Going through the data below, please show each line containing the string "config".

------------------------------------------------------------------------

===== design/flow/run.sh =====
#!/bin/bash
# OpenROAD 26Q1-2900-gdf79404cd8, Yosys 0.63+post, stock flow scripts
make -C /OpenROAD-flow-scripts/flow DESIGN_CONFIG=/design/flow/config.mk WORK_HOME=/design/flow/orfs finish

===== design/flow/config.mk =====
export PLATFORM = sky130hd
export DESIGN_NAME = acquisition_memory
export DESIGN_NICKNAME = acquisition_memory
export VERILOG_FILES = /design/flow/design.v
export SDC_FILE = /design/flow/constraint.sdc
export NUM_CORES = 4
export LEC_CHECK = 1
export CORE_UTILIZATION = 30
export SYNTH_MEMORY_MAX_BITS = 65536

===== design/flow/constraint.sdc =====
current_design acquisition_memory

set clk_period 37.9
set clk_io_pct 0.2

create_clock -name clk0 -period $clk_period [get_ports {clk}]

set non_clock_inputs [all_inputs -no_clocks]
set_input_delay [expr $clk_period * $clk_io_pct] -clock clk0 $non_clock_inputs
set_output_delay [expr $clk_period * $clk_io_pct] -clock clk0 [all_outputs]

===== design/flow/design.v =====
`timescale 1ns / 1ps
module acquisition_memory(
    input logic clk,
    input reset,
    input refresh,
    input logic [10:0] r_addr,
    input logic [11:0] din,
    input logic [11:0] level,
    output logic [11:0] dout,
    output logic [11:0] v_max, v_min
    );
    logic [11:0] ram [0:767];
    logic [11:0] w_addr;
    logic trigger;
    logic q1, q2;
    logic [10:0] trigger_addr, r_addr_x;
    logic [11:0] v_max2, v_min2;
    always_ff @(posedge clk) begin
        q1 <= (din > level);
        q2 <= q2;
    end
    assign trigger = q1 & ~q2;
    always_ff @(posedge clk) begin
        if ((trigger) && (w_addr == 767)) begin
            v_max <= v_max2;
            v_max2 <= 0;
        end else if (din > v_max2) begin
            v_max2 <= din;
        end
    end
    always_ff @(posedge clk) begin
        if ((trigger) && (w_addr == 767)) begin
            v_min <= v_min2;
            v_min2 <= 0;
        end else if (din < v_min2) begin
            v_min2 <= din;
        end
    end
    always_ff @(posedge clk) begin
        if (trigger) begin
            trigger_addr <= w_addr;
        end 
    end
    always_ff @ (posedge clk) begin
        if (reset)
            w_addr <= 0;
        else if ((trigger) && (w_addr == 767))  
            w_addr <= 0;
        else if (w_addr < 767)
            w_addr <= w_addr + 1;
    end
    always_ff @(negedge clk) begin
        ram[w_addr] <= din; 
    end
    assign dout = ram[r_addr];
endmodule

==> results.toml <==
# physical design summary
[synthesis]
syn-cell-area_um2 = 356000
ys_async_sr_fraction_pct = 0
ys_seq_share_pct = 77.82
ys_chip_area_um2 = 356000
ys_types = 81
yosys-stat-cells = 16040
ff_type = "edfxtp_1"
ys.flops = 9228
syn_avg_cell_area_um2 = 22.19
synth_cells = 16040
edf_count = 9216
yosysWarnings = 1

[power_and_ir_drop]
p_sw_mw = 6.979
pwr-share-comb_pct = 4.0
p_per_area_nw_per_um2 = 56.95
p_leak_nw = 178.2
vdd_drop_max_uv = 54.91
p_seq_share_pct = 44.3
p_int_mw = 18.56
clkPwrFrac_pct = 51.7
report.power.total_mw = 25.54
switching_share_pct = 27.32

[floorplan]
die_x_um = 1091
initial_utilization_pct = 30.12
die_h_um = 1091
core_area_um2 = 1182000
io-pin-count = 74
num_rows = 399
fp.dieArea_um2 = 1191000

[layout]
area_growth_pct = 26.00
layout_top_cells = "inv_1, edfxtp_1, mux4_2, buf_4, clkbuf_16"
utilization_pct = 37.96
final_cells = 43120
seq_area_um2 = 277000
drive_gt1_share_pct = 18.95
lay_top_count = "inv_1"
logic_area_um2 = 73790
fillers = 104200

[worst_setup_path]
worstPathArrival_ns = 24.34
criticalPathCategory = "reg2out"
worstPathMaxFanout = 6
startpoint_type = "flop"
critPathRequiredTime_ns = 30.32
endpoint_kind = "output port"

[min_path]
hp-class = "reg2reg"

[final_timing]
tightest_slew_ns = 1.120
rsz0062_at_grt = "false"
fin_tns_setup_ns = 0
hold-worst-slack_ns = 0.4806
finalClockSkew_ns = 0.1610
finalHoldViolCount = 0
setup_violations = 0
max_slew_margin_pct = 24.94
drv_slew = 0

[routing]
remaining_drc_errors = 0
drtAntennaViolNets = 0
drt-pass1-iter-count = 9
drt-vias-per-instance = 4.642
post_drt_wl_per_cell_um = 22.68
finalWirelength_um = 978100
vias = 200200
drt_iter0_markers = 12250

[clock_tree]
cts_tree = "yes"
clk_latency_ns = 1.20
cts_made_buffers = 927
cts-root-buf = "clkbuf_16"
cts.clk_slew.worst_paths_ns = 0.06
cts_hold_buf = 0
cts-resized-gates = 0
post_cts_buffers = 0
clock_sinks = 9228
clockBufferDepth = 4
htreeDepth = 6

[place]
gp_congestion = 0.8927
dp_hpwl_um = 581500
numPortBuffers = 35
dpl.cell_count = 32080

[global_route]
grt-ovfl-total = 0
antenna_found_initial = 63
grt_max_degree = 114
grt_pass1_wl_um = 1413000
grt_pass1_vias = 232000
grt.total_usage_pct = 17.51

[run]
maxCapViolCount = 0
warnings = 1062

[status]
status = "finished clean"
-- cell type report --
type / instances / share of cell area [%]
multi-input cells: 5816 / 16.45
repair buffers: 1392 / 2.450
flip-flops and latches: 9228 / 61.76
well taps: 15640 / 4.363
inverters: 8 / 0.01227
diodes: 112 / 0.06249
clock inverters: 9996 / 9.704
clock buffers: 932 / 5.200
-- cells by family (layout without fill, tap and decap cells) --
group,count (synthesis),after routing,share of synthesized area [%]
compound gates,1207,1207,2.368
xor+xnor,8,8,0.01969
fa+ha+maj,4,4,0.01406
buf+inv,1018,12330,1.652
flops,9228,9228,77.82
mux,2987,2987,16.27
other cells,1,136,0.001054
simple gates,1586,1586,1.855
-- through the flow --
| stage | instance area (µm²) | setup slack (ns) |
|---|---|---|
| 2_1_floorplan | 356000 | 9.439 |
| 3_3_place_gp | 381400 | 7.125 |
| 3_5_place_dp | 381400 | 7.205 |
| 4_1_cts | 448200 | 5.983 |
| 5_1_grt | 448400 | 5.605 |
| 6_report | 448500 | 5.976 |
-- routing by layer --
metal,wire length [µm],global-route usage (%),up-vias
li1,-,-,89040
met1,302900,16.55,98060
met2,456200,24.45,11340
met5,3294,1.796,-
met3,178800,16.90,1653
met4,36940,8.755,92
-- synthesized netlist by cell type (38+ instances only) --
cell | count | area (µm²)
nand2_1 | 348 | 1306
a21oi_1 | 223 | 1116
nor3_1 | 65 | 325.3
nor2b_1 | 41 | 256.5
o22ai_1 | 139 | 869.6
nand3_1 | 110 | 550.5
nor2_1 | 905 | 3397
mux4_2 | 2209 | 49750
buf_1 | 84 | 315.3
buf_4 | 113 | 848.3
buf_2 | 281 | 1406
a22o_1 | 38 | 332.8
a211oi_1 | 69 | 518.0
buf_6 | 77 | 867.1
o21ai_0 | 175 | 875.8
clkbuf_1 | 398 | 1494
o221ai_1 | 172 | 1506
a221oi_1 | 87 | 762.0
a22oi_1 | 153 | 1149
mux2i_1 | 730 | 7307
edfxtp_1 | 9216 | 276700
-- registers in the layout, summed over array words and instances, names as in the netlist --
name	cells
w_addr	12
ram	9216
-- path summary, 6_finish.rpt --
| kind | cells after the start | slack (ns) | endpoint | start |
|---|---|---|---|---|
| min reg2reg | 1 | 0.48 | w_addr[11]$_SDFFE_PP0N_ | w_addr[11]$_SDFFE_PP0N_ |
| max | 11 | 5.98 | dout[5] | ram[511][5]$_DFFE_NP_ |
| min | 1 | 0.48 | w_addr[11]$_SDFFE_PP0N_ | w_addr[11]$_SDFFE_PP0N_ |
| max reg2reg | 7 | 14.81 | ram[354][1]$_DFFE_NP_ | w_addr[0]$_SDFFE_PP0N_ |
-- worst max-delay path, stage by stage (launching register included) --
cell and delay [ns]:
edfxtp_1 0.32, mux2i_1 0.07, o221ai_1 0.56, a21oi_1 0.28, a2111oi_2 0.77, a31oi_1 0.23, nor4_1 0.34, buf_4 0.20
o21ai_0 0.33, o211ai_1 0.32, buf_4 0.33, clkdlybuf4s50_1 0.52
-- power groups by stage --
stage	sequential [mW]	combinational [mW]	clock (mW)
5_1_grt	11.3	1.08	14.8
6_report	11.3	1.02	13.2
4_1_cts	11.3	1.03	13.6
Power is estimated from default activity; no workload was simulated.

------------------------------------------------------------------------

__RESPONSE TO THIS EXERCISE__
make -C /OpenROAD-flow-scripts/flow DESIGN_CONFIG=/design/flow/config.mk WORK_HOME=/design/flow/orfs finish
===== design/flow/config.mk =====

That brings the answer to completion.